— Task inputs —
_ _ _ _
File: src/design/duhp_chan.sv
`timescale 1ns/1ns
`default_nettype none
module duhp_chan
  import duhp_pkg::*;
#(
  parameter logic [7:0] DEV_ID = 8'h5A, // Arbitrary value.
  parameter logic [7:0] REV_ID = 8'h3C  // Arbitrary value.
) (
  input  wire logic       clk,
  input  wire logic       rst,
  input  wire logic       wr_en,
  input  wire logic       rd_pop,
  input  wire logic [2:0] addr,
  input  wire logic [7:0] wdata,
  input  wire logic       osc_tick,
  input  wire logic       rx_valid,
  input  wire logic [7:0] rx_data,
  output logic      [7:0] rdata,
  output logic            irq_cond,
  output logic            baud_tick,
  output logic            rts_n,
  output logic            dtr_n
);

  // ==========================================================================
  // State
  // ==========================================================================
  duhp_chan_st_t s_r;
  duhp_chan_st_t s_nxt;
  logic          dlab;
  logic          id_zero;
  logic [6:0]    cap;
  logic          tx_int;
  logic          rx_int;
  logic          tx_push;
  logic          tx_pop;
  logic          rx_push;
  logic          rx_pop;

  // Decode helpers shared by the register file and the FIFO level counters.
  assign dlab    = s_r.lcr[LCR_DLAB];
  assign id_zero = (s_r.dll == 8'h00) && (s_r.divisor_high_byte == 8'h00);
  assign cap     = s_r.fifo_en ? CAP_FIFO : CAP_ONE;
  assign tx_push = wr_en && (addr == A_DATA) && !dlab && (s_r.tx_lvl < cap);
  assign tx_pop  = s_r.baud_tick && (s_r.tx_lvl != 7'h00);
  assign rx_push = rx_valid && (s_r.rx_lvl < cap);
  assign rx_pop  = rd_pop && (addr == A_DATA) && !dlab && (s_r.rx_lvl != 7'h00);

  // Interrupt conditions follow the FIFO enable; trigger compares are inclusive.
  assign tx_int   = s_r.fifo_en ? (s_r.tx_lvl <= TX_TRIG[s_r.tx_trig]) : (s_r.tx_lvl == 7'h00);
  assign rx_int   = s_r.fifo_en ? (s_r.rx_lvl >= RX_TRIG[s_r.rx_trig]) : (s_r.rx_lvl != 7'h00);
  assign irq_cond = (rx_int && s_r.ier[IER_RX]) || (tx_int && s_r.ier[IER_TX]);
  assign baud_tick = s_r.baud_tick;
  assign rts_n     = s_r.rts_n;
  assign dtr_n     = s_r.dtr_n;

  // Read mux over the eight locations; the divisor pair reads identity codes when both are zero.
  always_comb begin
    rdata = 8'h00;
    unique case (addr)
      A_DATA: rdata = dlab ? (id_zero ? REV_ID : s_r.dll) : s_r.rx_byte;
      A_IER:  rdata = dlab ? (id_zero ? DEV_ID : s_r.divisor_high_byte) : {4'h0, s_r.ier};
      A_FCR:  rdata = {s_r.fifo_en, s_r.fifo_en, 2'b00, rx_int ? ISR_RX : (tx_int ? ISR_TX : ISR_NONE)};
      A_LCR:  rdata = s_r.lcr;
      A_MCR:  rdata = s_r.mcr;
      A_LSR:  rdata = {1'b0, s_r.tx_lvl == 7'h00, s_r.tx_lvl == 7'h00, 4'h0, s_r.rx_lvl != 7'h00};
      A_MSR:  rdata = 8'h00;
      A_SPR:  rdata = s_r.spr;
    endcase
  end

  // ==========================================================================
  // Next state: baud divider, levels, register writes
  // ==========================================================================
  always_comb begin
    s_nxt = s_r;
    s_nxt.baud_tick = 1'b0;
    // The divider counts rising oscillator edges only, never the host strobes.
    if (osc_tick) begin
      if (s_r.baud_cnt <= 16'h0001) begin
        s_nxt.baud_cnt  = {s_r.divisor_high_byte, s_r.dll};
        s_nxt.baud_tick = 1'b1;
      end else begin
        s_nxt.baud_cnt = s_r.baud_cnt - 16'h0001;
      end
    end
    if (tx_push && !tx_pop) begin
      s_nxt.tx_lvl = s_r.tx_lvl + 7'h01;
    end else if (tx_pop && !tx_push) begin
      s_nxt.tx_lvl = s_r.tx_lvl - 7'h01;
    end
    if (rx_push) begin
      s_nxt.rx_byte = rx_data;
    end
    if (rx_push && !rx_pop) begin
      s_nxt.rx_lvl = s_r.rx_lvl + 7'h01;
    end else if (rx_pop && !rx_push) begin
      s_nxt.rx_lvl = s_r.rx_lvl - 7'h01;
    end
    if (wr_en) begin
      unique case (addr)
        A_DATA: begin
          if (dlab) begin
            s_nxt.dll = wdata;
          end
        end
        A_IER: begin
          if (dlab) begin
            s_nxt.divisor_high_byte = wdata;
          end else begin
            s_nxt.ier = wdata[3:0];
          end
        end
        A_FCR: begin
          // Block-transfer bit 3 is deliberately not decoded.
          s_nxt.fifo_en = wdata[FCR_EN];
          s_nxt.rx_trig = wdata[FCR_RXT +: 2];
          s_nxt.tx_trig = wdata[FCR_TXT +: 2];
          // Toggling the FIFO mode flushes both sides so the one-byte limit cannot be exceeded.
          if (wdata[FCR_RXRST] || (wdata[FCR_EN] != s_r.fifo_en)) begin
            s_nxt.rx_lvl = 7'h00;
          end
          if (wdata[FCR_TXRST] || (wdata[FCR_EN] != s_r.fifo_en)) begin
            s_nxt.tx_lvl = 7'h00;
          end
        end
        A_LCR: s_nxt.lcr = wdata;
        A_MCR: begin
          s_nxt.mcr   = wdata;
          s_nxt.rts_n = ~wdata[MCR_RTS];
          s_nxt.dtr_n = ~wdata[MCR_DTR];
        end
        A_LSR, A_MSR: begin
        end
        A_SPR: s_nxt.spr = wdata;
      endcase
    end
  end

  // Registers and serial-side outputs return to defaults on either reset.
  always_ff @(posedge clk) begin
    if (rst) begin
      s_r <= CHAN_RST;
    end else begin
      s_r <= s_nxt;
    end
  end

  // ==========================================================================
  // Checks
  // ==========================================================================
  a_id_read: assert property (@(posedge clk) disable iff (rst)
    (dlab && id_zero && (addr == A_IER)) |-> (rdata == DEV_ID))
    else $error("identity code not returned");
  a_tx_int_off: assert property (@(posedge clk) disable iff (rst)
    (wr_en && (addr == A_DATA) && !dlab && !s_r.fifo_en) |=> !tx_int)
    else $error("transmit condition stayed with a byte held");
  a_rx_int_on: assert property (@(posedge clk) disable iff (rst)
    (rx_valid && !s_r.fifo_en && !wr_en && !rd_pop) |=> rx_int)
    else $error("receive condition missing after a byte");
  a_tx_trig_hi: assert property (@(posedge clk) disable iff (rst)
    (s_r.fifo_en && (s_r.tx_lvl > TX_TRIG[s_r.tx_trig])) |-> !tx_int)
    else $error("transmit condition above trigger");

endmodule
`default_nettype wire

File: src/design/duhp_top.sv
`timescale 1ns/1ns
`default_nettype none
// Function
// - Eight-bit data, three address lines, read/write.
// - Bus cycles timed only by selects and strobes.
// - Hardware reset restores registers and serial outputs.
// - Zero divisor: high reads identity, low revision.
// - Strobe mode: each select low picks its channel.
// - Both selects low broadcast writes; never read.
// - Direction mode: chip select, fourth address picks.
// - Fourth address ignored outside direction mode.
// - Block-transfer bit has no effect.
// - Interrupt pin polarity follows bus type.
// - FIFO on: transmit condition at or below trigger.
// - Receive condition: byte present or trigger reached.
// - Oscillator clocks baud generators, buffered copy out.
// - Direction mode uses chip select, direction and fourth address only.
module duhp_top
  import duhp_pkg::*;
#(
  parameter int unsigned DATA_W = 8,
  parameter int unsigned ADDR_W = 3,
  parameter logic [7:0]  DEV_ID = 8'h5A, // Arbitrary value.
  parameter logic [7:0]  REV_ID = 8'h3C  // Arbitrary value.
) (
  input  wire logic              clk,
  input  wire logic              sys_rst,
  input  wire logic              bus_type,
  input  wire logic              chan_a_select_n,
  input  wire logic              chan_b_select_n,
  input  wire logic              chip_select_n,
  input  wire logic              read_strobe_n,
  input  wire logic              write_strobe_n,
  input  wire logic              rw_dir,
  input  wire logic [ADDR_W-1:0] addr,
  input  wire logic              addr3,
  input  wire logic [DATA_W-1:0] data_in,
  output logic      [DATA_W-1:0] data_out,
  output logic                   data_oe,
  input  wire logic              hw_reset,
  input  wire logic              osc_in,
  output logic                   osc_buffered_out,
  input  wire logic              rx_valid_a,
  input  wire logic [DATA_W-1:0] rx_data_a,
  input  wire logic              rx_valid_b,
  input  wire logic [DATA_W-1:0] rx_data_b,
  output logic                   int_a,
  output logic                   int_b,
  output logic                   rts_a_n,
  output logic                   rts_b_n,
  output logic                   dtr_a_n,
  output logic                   dtr_b_n,
  output logic                   baud_tick_a,
  output logic                   baud_tick_b
);

  // ==========================================================================
  // Elaboration checks
  // ==========================================================================
  if ((DATA_W != 8) || (ADDR_W != 3)) begin : g_bad_width
    $error("duhp_top supports only an 8-bit bus with three address lines");
  end

  // ==========================================================================
  // Decode
  // ==========================================================================
  duhp_top_st_t t_r;
  duhp_top_st_t t_nxt;
  logic [1:0]   sel_now;
  logic         rd_now;
  logic         wr_now;
  logic         rd_any;
  logic         wr_any;
  logic         osc_tick;
  logic         chan_rst;
  logic [2:0]   chan_addr;
  logic [1:0]   irq;
  logic [1:0]   rts_w;
  logic [1:0]   dtr_w;
  logic [1:0]   tick_w;
  logic [1:0]   rx_v;
  logic [7:0]   rx_d    [2];
  logic [7:0]   rdata_w [2];

  // Channel select and direction by bus type; the fourth address only counts in direction mode.
  assign sel_now = bus_type ? {~chan_b_select_n, ~chan_a_select_n}
                            : {~chip_select_n & addr3, ~chip_select_n & ~addr3};
  // The read strobe is not looked at in direction mode.
  assign rd_now  = bus_type ? ~read_strobe_n : rw_dir;
  assign wr_now  = bus_type ? ~write_strobe_n : ~rw_dir;
  // A read with both channels selected is never served, so the bus stays undriven.
  assign rd_any  = (sel_now != 2'b00) && (sel_now != 2'b11) && rd_now;
  assign wr_any  = (sel_now != 2'b00) && wr_now && !rd_now;
  assign osc_tick = osc_in && !t_r.osc_q;
  assign chan_rst = sys_rst || t_r.hw_rst_act;
  // Latched address is used while a cycle or its closing pulse is in flight.
  assign chan_addr = ((t_r.bus_st != BS_IDLE) || (t_r.wr_p != 2'b00) || (t_r.pop_p != 2'b00)) ? t_r.addr : addr;
  assign rx_v    = {rx_valid_b, rx_valid_a};
  assign rx_d[0] = rx_data_a;
  assign rx_d[1] = rx_data_b;

  // ==========================================================================
  // Channels
  // ==========================================================================
  for (genvar c = 0; c < 2; c++) begin : g_chan
    duhp_chan #(
      .DEV_ID (DEV_ID),
      .REV_ID (REV_ID)
    ) u_chan (
      .clk       (clk),
      .rst       (chan_rst),
      .wr_en     (t_r.wr_p[c]),
      .rd_pop    (t_r.pop_p[c]),
      .addr      (chan_addr),
      .wdata     (t_r.wdata),
      .osc_tick  (osc_tick),
      .rx_valid  (rx_v[c]),
      .rx_data   (rx_d[c]),
      .rdata     (rdata_w[c]),
      .irq_cond  (irq[c]),
      .baud_tick (tick_w[c]),
      .rts_n     (rts_w[c]),
      .dtr_n     (dtr_w[c])
    );
  end

  // ==========================================================================
  // Bus cycle tracking and pins
  // ==========================================================================
  // A cycle is committed when its strobe or direction condition goes away, not on any clock of the oscillator.
  always_comb begin
    t_nxt = t_r;
    t_nxt.wr_p  = 2'b00;
    t_nxt.pop_p = 2'b00;
    t_nxt.osc_q = osc_in;
    // Short reset pulses are filtered so glitches cannot wipe the channels.
    if (hw_reset) begin
      if (t_r.rst_cnt != RST_FIRE) begin
        t_nxt.rst_cnt = t_r.rst_cnt + RST_CNT_W'(1);
      end
    end else begin
      t_nxt.rst_cnt = '0;
    end
    t_nxt.hw_rst_act = hw_reset && (t_r.rst_cnt == RST_FIRE);
    unique case (t_r.bus_st)
      BS_IDLE: begin
        if (rd_any) begin
          t_nxt.bus_st = BS_RD;
          t_nxt.sel    = sel_now;
          t_nxt.addr   = addr;
        end else if (wr_any) begin
          t_nxt.bus_st = BS_WR;
          t_nxt.sel    = sel_now;
          t_nxt.addr   = addr;
          t_nxt.wdata  = data_in;
        end
      end
      BS_RD: begin
        if (!rd_any) begin
          t_nxt.bus_st = BS_IDLE;
          t_nxt.pop_p  = (t_r.addr == A_DATA) ? t_r.sel : 2'b00;
        end
      end
      BS_WR: begin
        if (wr_any) begin
          t_nxt.sel   = sel_now;
          t_nxt.addr  = addr;
          t_nxt.wdata = data_in;
        end else begin
          t_nxt.bus_st = BS_IDLE;
          t_nxt.wr_p   = t_r.sel;
        end
      end
    endcase
    // The data bus is enabled only while a single-channel read is in progress.
    t_nxt.data_oe = (t_nxt.bus_st == BS_RD);
    if (t_nxt.bus_st == BS_RD) begin
      t_nxt.data_out = t_nxt.sel[1] ? rdata_w[1] : rdata_w[0];
    end
    // Strobe bus is active high, direction bus active low.
    t_nxt.int_pin = bus_type ? irq : ~irq;
  end

  always_ff @(posedge clk) begin
    if (sys_rst) begin
      t_r <= '{default: '0, bus_st: BS_IDLE};
    end else begin
      t_r <= t_nxt;
    end
  end

  assign data_out         = t_r.data_out;
  assign data_oe          = t_r.data_oe;
  assign osc_buffered_out = t_r.osc_q;
  assign int_a            = t_r.int_pin[0];
  assign int_b            = t_r.int_pin[1];
  assign rts_a_n          = rts_w[0];
  assign rts_b_n          = rts_w[1];
  assign dtr_a_n          = dtr_w[0];
  assign dtr_b_n          = dtr_w[1];
  assign baud_tick_a      = tick_w[0];
  assign baud_tick_b      = tick_w[1];

  // ==========================================================================
  // Checks
  // ==========================================================================
  a_oe_read_only: assert property (@(posedge clk) disable iff (sys_rst)
    data_oe |-> $past(rd_any))
    else $error("data bus driven outside a read");
  a_no_both_read: assert property (@(posedge clk) disable iff (sys_rst)
    (sel_now == 2'b11) |=> !data_oe)
    else $error("data bus driven with both channels selected");
  a_bcast_write: assert property (@(posedge clk) disable iff (sys_rst)
    ((t_r.bus_st == BS_WR) && !wr_any && (t_r.sel == 2'b11)) |=> (t_r.wr_p == 2'b11))
    else $error("broadcast write missed a channel");
  a_strobe_sel: assert property (@(posedge clk) disable iff (sys_rst)
    ((t_r.bus_st == BS_IDLE) && bus_type && !chan_a_select_n && chan_b_select_n && rd_now)
      |=> (t_r.sel == 2'b01) && (t_r.bus_st == BS_RD))
    else $error("strobe mode select wrong");
  a_dir_sel: assert property (@(posedge clk) disable iff (sys_rst)
    ((t_r.bus_st == BS_IDLE) && !bus_type && !chip_select_n && addr3 && rw_dir)
      |=> (t_r.sel == 2'b10) ##1 data_oe)
    else $error("direction mode select wrong");
  a_int_pol: assert property (@(posedge clk) disable iff (sys_rst)
    !$past(sys_rst) |-> (int_a == ($past(bus_type) ? $past(irq[0]) : !$past(irq[0]))))
    else $error("interrupt pin polarity wrong");
  a_hw_rst: assert property (@(posedge clk) disable iff (sys_rst)
    hw_reset [*2] |=> t_r.hw_rst_act ##1 (rts_a_n && dtr_b_n))
    else $error("long reset pulse not taken");
  a_short_rst: assert property (@(posedge clk) disable iff (sys_rst)
    (!hw_reset ##1 hw_reset ##1 !hw_reset) |=> !t_r.hw_rst_act)
    else $error("short reset pulse taken");
  a_osc_buf: assert property (@(posedge clk) disable iff (sys_rst)
    !$past(sys_rst) |-> (osc_buffered_out == $past(osc_in)))
    else $error("oscillator copy wrong");

endmodule
`default_nettype wire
_ _ _ _
— Problem to solve —
Please say how many lines in the records above contain the string "outside", giving no other words.

— Solution to this problem —
2